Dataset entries
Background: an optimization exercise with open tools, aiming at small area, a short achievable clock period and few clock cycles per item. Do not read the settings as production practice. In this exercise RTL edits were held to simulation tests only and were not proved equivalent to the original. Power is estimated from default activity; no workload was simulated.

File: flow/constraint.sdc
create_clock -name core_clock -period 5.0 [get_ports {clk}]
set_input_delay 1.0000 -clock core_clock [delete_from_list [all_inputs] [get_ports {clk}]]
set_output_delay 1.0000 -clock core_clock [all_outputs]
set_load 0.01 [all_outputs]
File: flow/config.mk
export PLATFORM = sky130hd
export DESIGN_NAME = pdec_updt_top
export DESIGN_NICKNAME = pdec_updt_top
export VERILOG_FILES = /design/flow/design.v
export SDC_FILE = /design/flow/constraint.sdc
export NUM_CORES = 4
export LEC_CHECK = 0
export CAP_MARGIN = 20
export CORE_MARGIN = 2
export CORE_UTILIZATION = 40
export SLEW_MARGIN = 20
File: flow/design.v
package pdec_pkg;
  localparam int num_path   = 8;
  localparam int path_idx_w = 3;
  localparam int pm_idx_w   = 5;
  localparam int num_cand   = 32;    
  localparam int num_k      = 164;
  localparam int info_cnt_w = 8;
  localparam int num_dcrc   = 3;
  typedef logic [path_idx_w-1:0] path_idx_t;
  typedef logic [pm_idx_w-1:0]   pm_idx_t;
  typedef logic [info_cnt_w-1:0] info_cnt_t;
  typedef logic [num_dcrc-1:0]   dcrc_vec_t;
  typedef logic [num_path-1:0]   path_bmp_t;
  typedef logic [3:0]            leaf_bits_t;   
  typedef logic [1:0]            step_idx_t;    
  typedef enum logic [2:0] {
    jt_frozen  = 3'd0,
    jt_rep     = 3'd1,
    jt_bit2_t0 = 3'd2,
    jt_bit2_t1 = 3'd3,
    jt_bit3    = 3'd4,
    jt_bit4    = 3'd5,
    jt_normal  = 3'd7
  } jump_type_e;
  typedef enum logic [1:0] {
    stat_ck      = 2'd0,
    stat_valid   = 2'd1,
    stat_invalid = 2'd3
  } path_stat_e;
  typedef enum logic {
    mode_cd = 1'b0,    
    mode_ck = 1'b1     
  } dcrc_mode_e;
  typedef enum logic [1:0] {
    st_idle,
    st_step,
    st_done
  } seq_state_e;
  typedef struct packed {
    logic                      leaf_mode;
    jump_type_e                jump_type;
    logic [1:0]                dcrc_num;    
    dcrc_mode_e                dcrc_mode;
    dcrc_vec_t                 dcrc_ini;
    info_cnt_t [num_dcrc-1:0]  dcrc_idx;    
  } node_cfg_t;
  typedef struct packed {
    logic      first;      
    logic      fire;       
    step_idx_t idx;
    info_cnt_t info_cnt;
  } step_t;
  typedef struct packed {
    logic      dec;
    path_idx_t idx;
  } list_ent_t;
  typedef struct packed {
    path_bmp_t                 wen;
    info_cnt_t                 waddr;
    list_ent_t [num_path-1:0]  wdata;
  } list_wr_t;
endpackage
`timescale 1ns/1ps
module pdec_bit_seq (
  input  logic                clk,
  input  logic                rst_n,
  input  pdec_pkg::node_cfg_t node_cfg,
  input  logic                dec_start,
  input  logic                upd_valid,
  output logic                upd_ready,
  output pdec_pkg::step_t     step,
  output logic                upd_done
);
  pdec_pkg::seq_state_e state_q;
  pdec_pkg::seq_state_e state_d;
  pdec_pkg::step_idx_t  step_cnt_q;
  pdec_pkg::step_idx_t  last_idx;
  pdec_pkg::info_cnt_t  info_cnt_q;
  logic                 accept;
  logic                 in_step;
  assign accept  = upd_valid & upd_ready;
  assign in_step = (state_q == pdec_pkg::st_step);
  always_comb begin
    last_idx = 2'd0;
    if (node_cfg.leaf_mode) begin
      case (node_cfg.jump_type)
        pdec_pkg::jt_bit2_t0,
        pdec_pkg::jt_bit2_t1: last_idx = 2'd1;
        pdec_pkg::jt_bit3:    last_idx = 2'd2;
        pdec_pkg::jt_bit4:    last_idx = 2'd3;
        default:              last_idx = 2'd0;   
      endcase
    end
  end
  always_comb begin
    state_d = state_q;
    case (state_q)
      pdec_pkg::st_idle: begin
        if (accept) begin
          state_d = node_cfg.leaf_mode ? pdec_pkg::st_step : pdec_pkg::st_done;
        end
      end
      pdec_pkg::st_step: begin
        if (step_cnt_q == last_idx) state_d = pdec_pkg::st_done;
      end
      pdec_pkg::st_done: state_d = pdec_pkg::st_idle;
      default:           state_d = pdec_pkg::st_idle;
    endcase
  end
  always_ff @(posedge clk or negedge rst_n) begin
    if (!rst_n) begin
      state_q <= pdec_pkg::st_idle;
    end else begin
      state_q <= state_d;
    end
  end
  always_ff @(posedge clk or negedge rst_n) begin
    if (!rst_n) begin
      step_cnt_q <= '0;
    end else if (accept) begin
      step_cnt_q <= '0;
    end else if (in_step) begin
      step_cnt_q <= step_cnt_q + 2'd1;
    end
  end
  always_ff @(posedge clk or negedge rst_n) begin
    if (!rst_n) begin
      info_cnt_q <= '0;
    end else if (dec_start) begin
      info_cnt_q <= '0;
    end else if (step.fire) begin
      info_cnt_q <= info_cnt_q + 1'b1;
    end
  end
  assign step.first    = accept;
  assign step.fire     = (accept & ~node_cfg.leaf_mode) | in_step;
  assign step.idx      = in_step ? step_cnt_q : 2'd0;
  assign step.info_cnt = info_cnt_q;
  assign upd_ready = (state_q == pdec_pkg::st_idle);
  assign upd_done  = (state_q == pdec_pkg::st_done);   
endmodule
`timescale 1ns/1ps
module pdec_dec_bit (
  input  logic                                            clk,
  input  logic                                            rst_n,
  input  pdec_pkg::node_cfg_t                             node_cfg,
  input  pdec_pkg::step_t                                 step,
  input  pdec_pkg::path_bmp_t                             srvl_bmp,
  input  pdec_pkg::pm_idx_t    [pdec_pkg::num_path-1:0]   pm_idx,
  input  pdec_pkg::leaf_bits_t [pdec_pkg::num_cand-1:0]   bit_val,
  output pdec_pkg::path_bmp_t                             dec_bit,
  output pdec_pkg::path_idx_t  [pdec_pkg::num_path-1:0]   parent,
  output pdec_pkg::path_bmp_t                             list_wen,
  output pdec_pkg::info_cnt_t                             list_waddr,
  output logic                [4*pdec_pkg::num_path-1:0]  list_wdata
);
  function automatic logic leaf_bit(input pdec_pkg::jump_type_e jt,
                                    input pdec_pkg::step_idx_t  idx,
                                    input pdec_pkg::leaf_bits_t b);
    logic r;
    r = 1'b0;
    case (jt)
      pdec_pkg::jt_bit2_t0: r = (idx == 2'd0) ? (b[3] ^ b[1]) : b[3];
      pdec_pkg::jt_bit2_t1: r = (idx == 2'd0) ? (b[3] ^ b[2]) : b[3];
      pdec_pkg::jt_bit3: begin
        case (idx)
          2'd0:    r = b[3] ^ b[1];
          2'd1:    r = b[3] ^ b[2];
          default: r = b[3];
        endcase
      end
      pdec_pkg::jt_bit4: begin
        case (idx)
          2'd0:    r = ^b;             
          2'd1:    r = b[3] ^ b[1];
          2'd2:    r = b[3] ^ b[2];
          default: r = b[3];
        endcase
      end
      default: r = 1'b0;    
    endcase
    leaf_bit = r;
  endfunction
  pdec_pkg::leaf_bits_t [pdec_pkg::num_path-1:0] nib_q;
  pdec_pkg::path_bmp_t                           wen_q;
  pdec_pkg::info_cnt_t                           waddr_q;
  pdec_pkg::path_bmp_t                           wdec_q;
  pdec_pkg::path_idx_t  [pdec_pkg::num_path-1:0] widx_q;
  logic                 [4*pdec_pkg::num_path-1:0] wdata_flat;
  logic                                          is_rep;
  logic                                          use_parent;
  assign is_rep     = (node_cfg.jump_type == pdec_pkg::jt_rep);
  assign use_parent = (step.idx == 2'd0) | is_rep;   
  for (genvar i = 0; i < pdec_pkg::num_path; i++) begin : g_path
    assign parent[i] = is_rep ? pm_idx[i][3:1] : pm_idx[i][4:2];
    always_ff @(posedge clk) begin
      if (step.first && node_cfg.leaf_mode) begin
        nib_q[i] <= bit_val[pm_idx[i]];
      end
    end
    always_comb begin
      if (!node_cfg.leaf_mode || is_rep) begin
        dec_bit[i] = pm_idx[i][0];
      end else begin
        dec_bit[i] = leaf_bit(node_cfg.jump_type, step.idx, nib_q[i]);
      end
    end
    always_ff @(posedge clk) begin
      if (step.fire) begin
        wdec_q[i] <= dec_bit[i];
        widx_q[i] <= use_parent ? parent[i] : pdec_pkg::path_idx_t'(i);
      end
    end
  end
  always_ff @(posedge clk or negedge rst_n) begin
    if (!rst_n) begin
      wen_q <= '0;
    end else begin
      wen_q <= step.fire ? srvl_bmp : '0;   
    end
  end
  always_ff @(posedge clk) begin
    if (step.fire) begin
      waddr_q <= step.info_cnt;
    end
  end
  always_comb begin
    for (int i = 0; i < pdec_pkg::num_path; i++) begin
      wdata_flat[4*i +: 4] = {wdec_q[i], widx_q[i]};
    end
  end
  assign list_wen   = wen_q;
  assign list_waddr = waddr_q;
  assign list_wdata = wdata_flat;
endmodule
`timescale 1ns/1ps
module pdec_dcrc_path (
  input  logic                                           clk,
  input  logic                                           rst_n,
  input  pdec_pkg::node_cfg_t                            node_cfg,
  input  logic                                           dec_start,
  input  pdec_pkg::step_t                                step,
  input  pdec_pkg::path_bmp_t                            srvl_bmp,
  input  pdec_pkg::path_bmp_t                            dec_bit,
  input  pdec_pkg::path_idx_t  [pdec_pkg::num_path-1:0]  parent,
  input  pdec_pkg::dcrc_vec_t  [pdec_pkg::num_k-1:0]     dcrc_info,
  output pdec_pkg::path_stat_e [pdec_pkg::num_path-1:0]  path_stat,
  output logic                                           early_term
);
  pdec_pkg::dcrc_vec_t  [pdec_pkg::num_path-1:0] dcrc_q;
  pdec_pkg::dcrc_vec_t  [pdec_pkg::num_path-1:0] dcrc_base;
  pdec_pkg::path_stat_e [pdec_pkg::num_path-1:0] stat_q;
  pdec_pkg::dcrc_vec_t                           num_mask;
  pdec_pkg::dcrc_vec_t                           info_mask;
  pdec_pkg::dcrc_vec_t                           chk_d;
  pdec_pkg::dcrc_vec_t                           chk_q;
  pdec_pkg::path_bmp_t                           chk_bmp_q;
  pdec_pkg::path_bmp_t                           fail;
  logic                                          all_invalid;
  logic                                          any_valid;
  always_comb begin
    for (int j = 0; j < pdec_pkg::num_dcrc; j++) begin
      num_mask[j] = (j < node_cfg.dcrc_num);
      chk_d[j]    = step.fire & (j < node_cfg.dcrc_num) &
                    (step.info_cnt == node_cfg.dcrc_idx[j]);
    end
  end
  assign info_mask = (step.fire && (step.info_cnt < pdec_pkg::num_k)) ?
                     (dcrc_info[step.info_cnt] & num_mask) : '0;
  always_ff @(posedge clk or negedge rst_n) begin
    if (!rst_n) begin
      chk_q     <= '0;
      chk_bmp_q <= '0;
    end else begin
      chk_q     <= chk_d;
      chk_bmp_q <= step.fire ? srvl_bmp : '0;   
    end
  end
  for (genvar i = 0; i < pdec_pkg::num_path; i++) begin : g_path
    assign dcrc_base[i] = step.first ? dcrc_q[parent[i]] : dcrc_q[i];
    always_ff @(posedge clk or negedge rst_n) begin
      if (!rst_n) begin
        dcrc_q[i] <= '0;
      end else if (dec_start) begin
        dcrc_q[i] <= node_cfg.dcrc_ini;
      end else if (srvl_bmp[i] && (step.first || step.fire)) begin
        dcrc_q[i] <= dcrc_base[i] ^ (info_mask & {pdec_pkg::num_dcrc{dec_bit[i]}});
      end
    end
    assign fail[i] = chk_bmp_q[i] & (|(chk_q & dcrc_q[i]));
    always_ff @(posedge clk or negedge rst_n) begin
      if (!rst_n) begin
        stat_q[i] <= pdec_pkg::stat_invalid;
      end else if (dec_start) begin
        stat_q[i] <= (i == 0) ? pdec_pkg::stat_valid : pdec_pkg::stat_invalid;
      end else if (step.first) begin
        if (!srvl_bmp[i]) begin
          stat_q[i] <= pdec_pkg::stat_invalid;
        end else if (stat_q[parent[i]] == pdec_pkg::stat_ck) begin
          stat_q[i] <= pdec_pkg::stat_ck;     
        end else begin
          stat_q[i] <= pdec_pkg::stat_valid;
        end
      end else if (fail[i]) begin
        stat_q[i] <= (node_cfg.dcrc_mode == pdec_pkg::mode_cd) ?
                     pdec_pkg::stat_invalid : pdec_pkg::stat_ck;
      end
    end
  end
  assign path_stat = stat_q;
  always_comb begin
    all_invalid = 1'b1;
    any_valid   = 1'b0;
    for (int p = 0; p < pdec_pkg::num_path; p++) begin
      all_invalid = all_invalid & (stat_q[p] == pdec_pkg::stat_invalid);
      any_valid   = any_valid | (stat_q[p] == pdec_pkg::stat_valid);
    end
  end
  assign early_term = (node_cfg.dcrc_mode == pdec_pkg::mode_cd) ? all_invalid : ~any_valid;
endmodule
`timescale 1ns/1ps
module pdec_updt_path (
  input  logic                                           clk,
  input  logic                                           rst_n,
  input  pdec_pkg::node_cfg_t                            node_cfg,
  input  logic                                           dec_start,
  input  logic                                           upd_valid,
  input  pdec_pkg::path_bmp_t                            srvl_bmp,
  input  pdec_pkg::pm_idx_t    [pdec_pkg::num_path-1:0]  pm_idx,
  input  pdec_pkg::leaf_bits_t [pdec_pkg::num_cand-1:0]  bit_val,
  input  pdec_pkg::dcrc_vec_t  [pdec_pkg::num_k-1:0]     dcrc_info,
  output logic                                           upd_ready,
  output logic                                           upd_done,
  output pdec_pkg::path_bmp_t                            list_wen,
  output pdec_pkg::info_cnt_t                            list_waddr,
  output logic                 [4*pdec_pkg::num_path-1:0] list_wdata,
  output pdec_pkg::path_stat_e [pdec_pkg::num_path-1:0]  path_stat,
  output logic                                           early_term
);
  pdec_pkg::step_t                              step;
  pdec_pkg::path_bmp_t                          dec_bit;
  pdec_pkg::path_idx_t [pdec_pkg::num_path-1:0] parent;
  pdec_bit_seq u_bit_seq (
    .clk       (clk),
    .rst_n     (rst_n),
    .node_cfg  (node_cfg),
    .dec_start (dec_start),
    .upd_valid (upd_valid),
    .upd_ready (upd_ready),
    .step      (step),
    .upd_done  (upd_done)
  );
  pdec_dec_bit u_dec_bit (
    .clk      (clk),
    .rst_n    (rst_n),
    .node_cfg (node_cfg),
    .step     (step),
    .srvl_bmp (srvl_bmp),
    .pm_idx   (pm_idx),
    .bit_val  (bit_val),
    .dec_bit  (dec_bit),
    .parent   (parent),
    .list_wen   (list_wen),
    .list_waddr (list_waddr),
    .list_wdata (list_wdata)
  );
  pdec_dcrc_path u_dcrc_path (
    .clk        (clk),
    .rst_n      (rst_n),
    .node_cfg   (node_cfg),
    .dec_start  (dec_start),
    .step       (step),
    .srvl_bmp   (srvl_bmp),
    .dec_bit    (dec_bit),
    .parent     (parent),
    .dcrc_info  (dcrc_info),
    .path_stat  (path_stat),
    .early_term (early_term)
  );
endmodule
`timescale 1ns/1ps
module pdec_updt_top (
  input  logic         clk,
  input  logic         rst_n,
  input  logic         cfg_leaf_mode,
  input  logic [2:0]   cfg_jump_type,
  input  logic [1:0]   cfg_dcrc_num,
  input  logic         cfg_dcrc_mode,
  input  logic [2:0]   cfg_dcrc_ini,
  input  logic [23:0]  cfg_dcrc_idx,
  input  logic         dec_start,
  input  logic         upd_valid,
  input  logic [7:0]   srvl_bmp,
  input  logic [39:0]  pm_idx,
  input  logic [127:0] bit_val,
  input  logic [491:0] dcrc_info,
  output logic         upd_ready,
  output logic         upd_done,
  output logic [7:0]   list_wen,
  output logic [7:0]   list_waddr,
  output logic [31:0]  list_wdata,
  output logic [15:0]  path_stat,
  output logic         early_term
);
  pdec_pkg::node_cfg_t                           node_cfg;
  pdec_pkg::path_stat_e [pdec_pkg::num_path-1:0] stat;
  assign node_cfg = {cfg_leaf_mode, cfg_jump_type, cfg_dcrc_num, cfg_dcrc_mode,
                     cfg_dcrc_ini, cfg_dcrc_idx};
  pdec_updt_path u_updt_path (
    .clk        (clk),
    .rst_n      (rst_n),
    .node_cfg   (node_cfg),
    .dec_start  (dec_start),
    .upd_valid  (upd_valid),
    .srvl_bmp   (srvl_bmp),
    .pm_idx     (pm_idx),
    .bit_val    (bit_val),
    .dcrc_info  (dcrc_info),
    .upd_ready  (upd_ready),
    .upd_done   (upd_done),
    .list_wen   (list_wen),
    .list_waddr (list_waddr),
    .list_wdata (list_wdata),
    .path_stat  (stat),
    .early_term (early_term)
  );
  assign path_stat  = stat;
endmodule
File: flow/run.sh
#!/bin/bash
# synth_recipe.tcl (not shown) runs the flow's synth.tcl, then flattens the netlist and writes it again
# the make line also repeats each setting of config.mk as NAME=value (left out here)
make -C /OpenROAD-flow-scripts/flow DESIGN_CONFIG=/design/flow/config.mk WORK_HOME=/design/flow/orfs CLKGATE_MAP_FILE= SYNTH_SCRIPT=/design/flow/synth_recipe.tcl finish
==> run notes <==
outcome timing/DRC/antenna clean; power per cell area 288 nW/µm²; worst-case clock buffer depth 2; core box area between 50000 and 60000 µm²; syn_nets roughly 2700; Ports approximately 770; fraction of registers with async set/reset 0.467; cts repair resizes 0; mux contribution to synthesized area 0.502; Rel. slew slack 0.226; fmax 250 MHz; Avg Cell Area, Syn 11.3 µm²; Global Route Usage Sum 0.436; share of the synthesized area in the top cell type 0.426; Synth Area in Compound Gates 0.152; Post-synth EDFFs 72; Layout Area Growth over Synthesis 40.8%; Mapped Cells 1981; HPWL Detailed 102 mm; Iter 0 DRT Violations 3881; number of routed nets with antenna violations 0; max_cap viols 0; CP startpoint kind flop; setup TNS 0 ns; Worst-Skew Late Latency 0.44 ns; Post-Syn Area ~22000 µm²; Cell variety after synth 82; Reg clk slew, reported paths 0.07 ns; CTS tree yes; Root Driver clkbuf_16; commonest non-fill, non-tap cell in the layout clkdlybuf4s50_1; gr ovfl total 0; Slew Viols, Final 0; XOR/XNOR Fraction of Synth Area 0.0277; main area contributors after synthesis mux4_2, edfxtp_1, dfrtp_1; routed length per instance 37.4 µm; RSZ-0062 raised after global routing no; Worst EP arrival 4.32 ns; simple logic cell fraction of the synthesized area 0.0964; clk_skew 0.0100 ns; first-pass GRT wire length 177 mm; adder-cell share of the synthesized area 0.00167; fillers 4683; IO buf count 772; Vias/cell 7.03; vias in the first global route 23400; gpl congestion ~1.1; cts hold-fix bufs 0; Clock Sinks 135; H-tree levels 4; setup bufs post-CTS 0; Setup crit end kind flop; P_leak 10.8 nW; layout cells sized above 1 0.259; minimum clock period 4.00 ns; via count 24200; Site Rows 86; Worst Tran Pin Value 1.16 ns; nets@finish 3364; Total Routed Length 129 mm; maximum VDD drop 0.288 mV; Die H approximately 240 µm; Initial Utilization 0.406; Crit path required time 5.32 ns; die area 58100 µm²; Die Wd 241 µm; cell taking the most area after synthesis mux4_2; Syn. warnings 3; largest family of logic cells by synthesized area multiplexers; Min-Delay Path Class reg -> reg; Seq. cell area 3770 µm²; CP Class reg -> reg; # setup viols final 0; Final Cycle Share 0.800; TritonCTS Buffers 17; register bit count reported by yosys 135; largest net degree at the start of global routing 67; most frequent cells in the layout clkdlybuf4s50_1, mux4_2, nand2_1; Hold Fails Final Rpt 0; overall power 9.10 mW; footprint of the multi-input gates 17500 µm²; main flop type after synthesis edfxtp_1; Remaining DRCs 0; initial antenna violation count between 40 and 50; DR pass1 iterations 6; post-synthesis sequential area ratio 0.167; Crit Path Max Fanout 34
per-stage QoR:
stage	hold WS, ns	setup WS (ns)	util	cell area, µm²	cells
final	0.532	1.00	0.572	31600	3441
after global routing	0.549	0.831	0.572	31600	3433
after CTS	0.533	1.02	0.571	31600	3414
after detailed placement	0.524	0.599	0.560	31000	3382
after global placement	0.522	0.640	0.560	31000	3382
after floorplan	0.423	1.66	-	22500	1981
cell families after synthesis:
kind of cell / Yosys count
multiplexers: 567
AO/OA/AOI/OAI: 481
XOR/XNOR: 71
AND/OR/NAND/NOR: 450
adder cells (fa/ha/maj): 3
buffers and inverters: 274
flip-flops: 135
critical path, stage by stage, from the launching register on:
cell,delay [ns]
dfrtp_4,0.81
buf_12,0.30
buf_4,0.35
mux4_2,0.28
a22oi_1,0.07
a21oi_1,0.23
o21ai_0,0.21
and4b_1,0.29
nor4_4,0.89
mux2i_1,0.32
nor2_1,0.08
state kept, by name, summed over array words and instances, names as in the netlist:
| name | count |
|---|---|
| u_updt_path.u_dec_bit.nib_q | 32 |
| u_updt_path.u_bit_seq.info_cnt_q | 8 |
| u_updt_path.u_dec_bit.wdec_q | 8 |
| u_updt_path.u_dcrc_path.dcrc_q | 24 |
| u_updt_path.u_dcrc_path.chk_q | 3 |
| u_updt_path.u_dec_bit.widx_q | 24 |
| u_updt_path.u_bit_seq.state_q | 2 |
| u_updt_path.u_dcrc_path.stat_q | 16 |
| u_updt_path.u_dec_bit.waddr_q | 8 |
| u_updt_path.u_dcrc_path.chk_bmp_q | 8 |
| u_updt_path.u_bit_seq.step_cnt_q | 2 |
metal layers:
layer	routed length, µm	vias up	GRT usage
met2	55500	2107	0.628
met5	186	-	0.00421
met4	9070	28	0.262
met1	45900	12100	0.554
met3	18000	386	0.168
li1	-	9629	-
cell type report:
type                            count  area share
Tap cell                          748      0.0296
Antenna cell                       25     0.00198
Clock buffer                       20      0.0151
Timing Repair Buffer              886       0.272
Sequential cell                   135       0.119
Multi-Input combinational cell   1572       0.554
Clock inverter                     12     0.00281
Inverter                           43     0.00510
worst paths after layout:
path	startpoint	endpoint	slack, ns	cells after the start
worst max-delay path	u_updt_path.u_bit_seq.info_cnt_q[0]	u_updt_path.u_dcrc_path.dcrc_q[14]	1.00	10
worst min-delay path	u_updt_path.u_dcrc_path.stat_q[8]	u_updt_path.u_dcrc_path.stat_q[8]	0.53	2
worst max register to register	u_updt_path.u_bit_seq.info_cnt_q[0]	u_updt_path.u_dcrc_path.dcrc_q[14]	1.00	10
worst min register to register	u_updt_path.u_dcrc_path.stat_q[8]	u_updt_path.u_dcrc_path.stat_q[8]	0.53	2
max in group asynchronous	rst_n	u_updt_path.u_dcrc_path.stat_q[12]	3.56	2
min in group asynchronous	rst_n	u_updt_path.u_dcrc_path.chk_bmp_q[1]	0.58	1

▶ [Requirement] Exactly as written, please reproduce the lines from the first line of the data to the line containing "package pdec_pkg;", inclusive, and nothing else.

▶ [Response to the task]
Background: an optimization exercise with open tools, aiming at small area, a short achievable clock period and few clock cycles per item. Do not read the settings as production practice. In this exercise RTL edits were held to simulation tests only and were not proved equivalent to the original. Power is estimated from default activity; no workload was simulated.

File: flow/constraint.sdc
create_clock -name core_clock -period 5.0 [get_ports {clk}]
set_input_delay 1.0000 -clock core_clock [delete_from_list [all_inputs] [get_ports {clk}]]
set_output_delay 1.0000 -clock core_clock [all_outputs]
set_load 0.01 [all_outputs]
File: flow/config.mk
export PLATFORM = sky130hd
export DESIGN_NAME = pdec_updt_top
export DESIGN_NICKNAME = pdec_updt_top
export VERILOG_FILES = /design/flow/design.v
export SDC_FILE = /design/flow/constraint.sdc
export NUM_CORES = 4
export LEC_CHECK = 0
export CAP_MARGIN = 20
export CORE_MARGIN = 2
export CORE_UTILIZATION = 40
export SLEW_MARGIN = 20
File: flow/design.v
package pdec_pkg;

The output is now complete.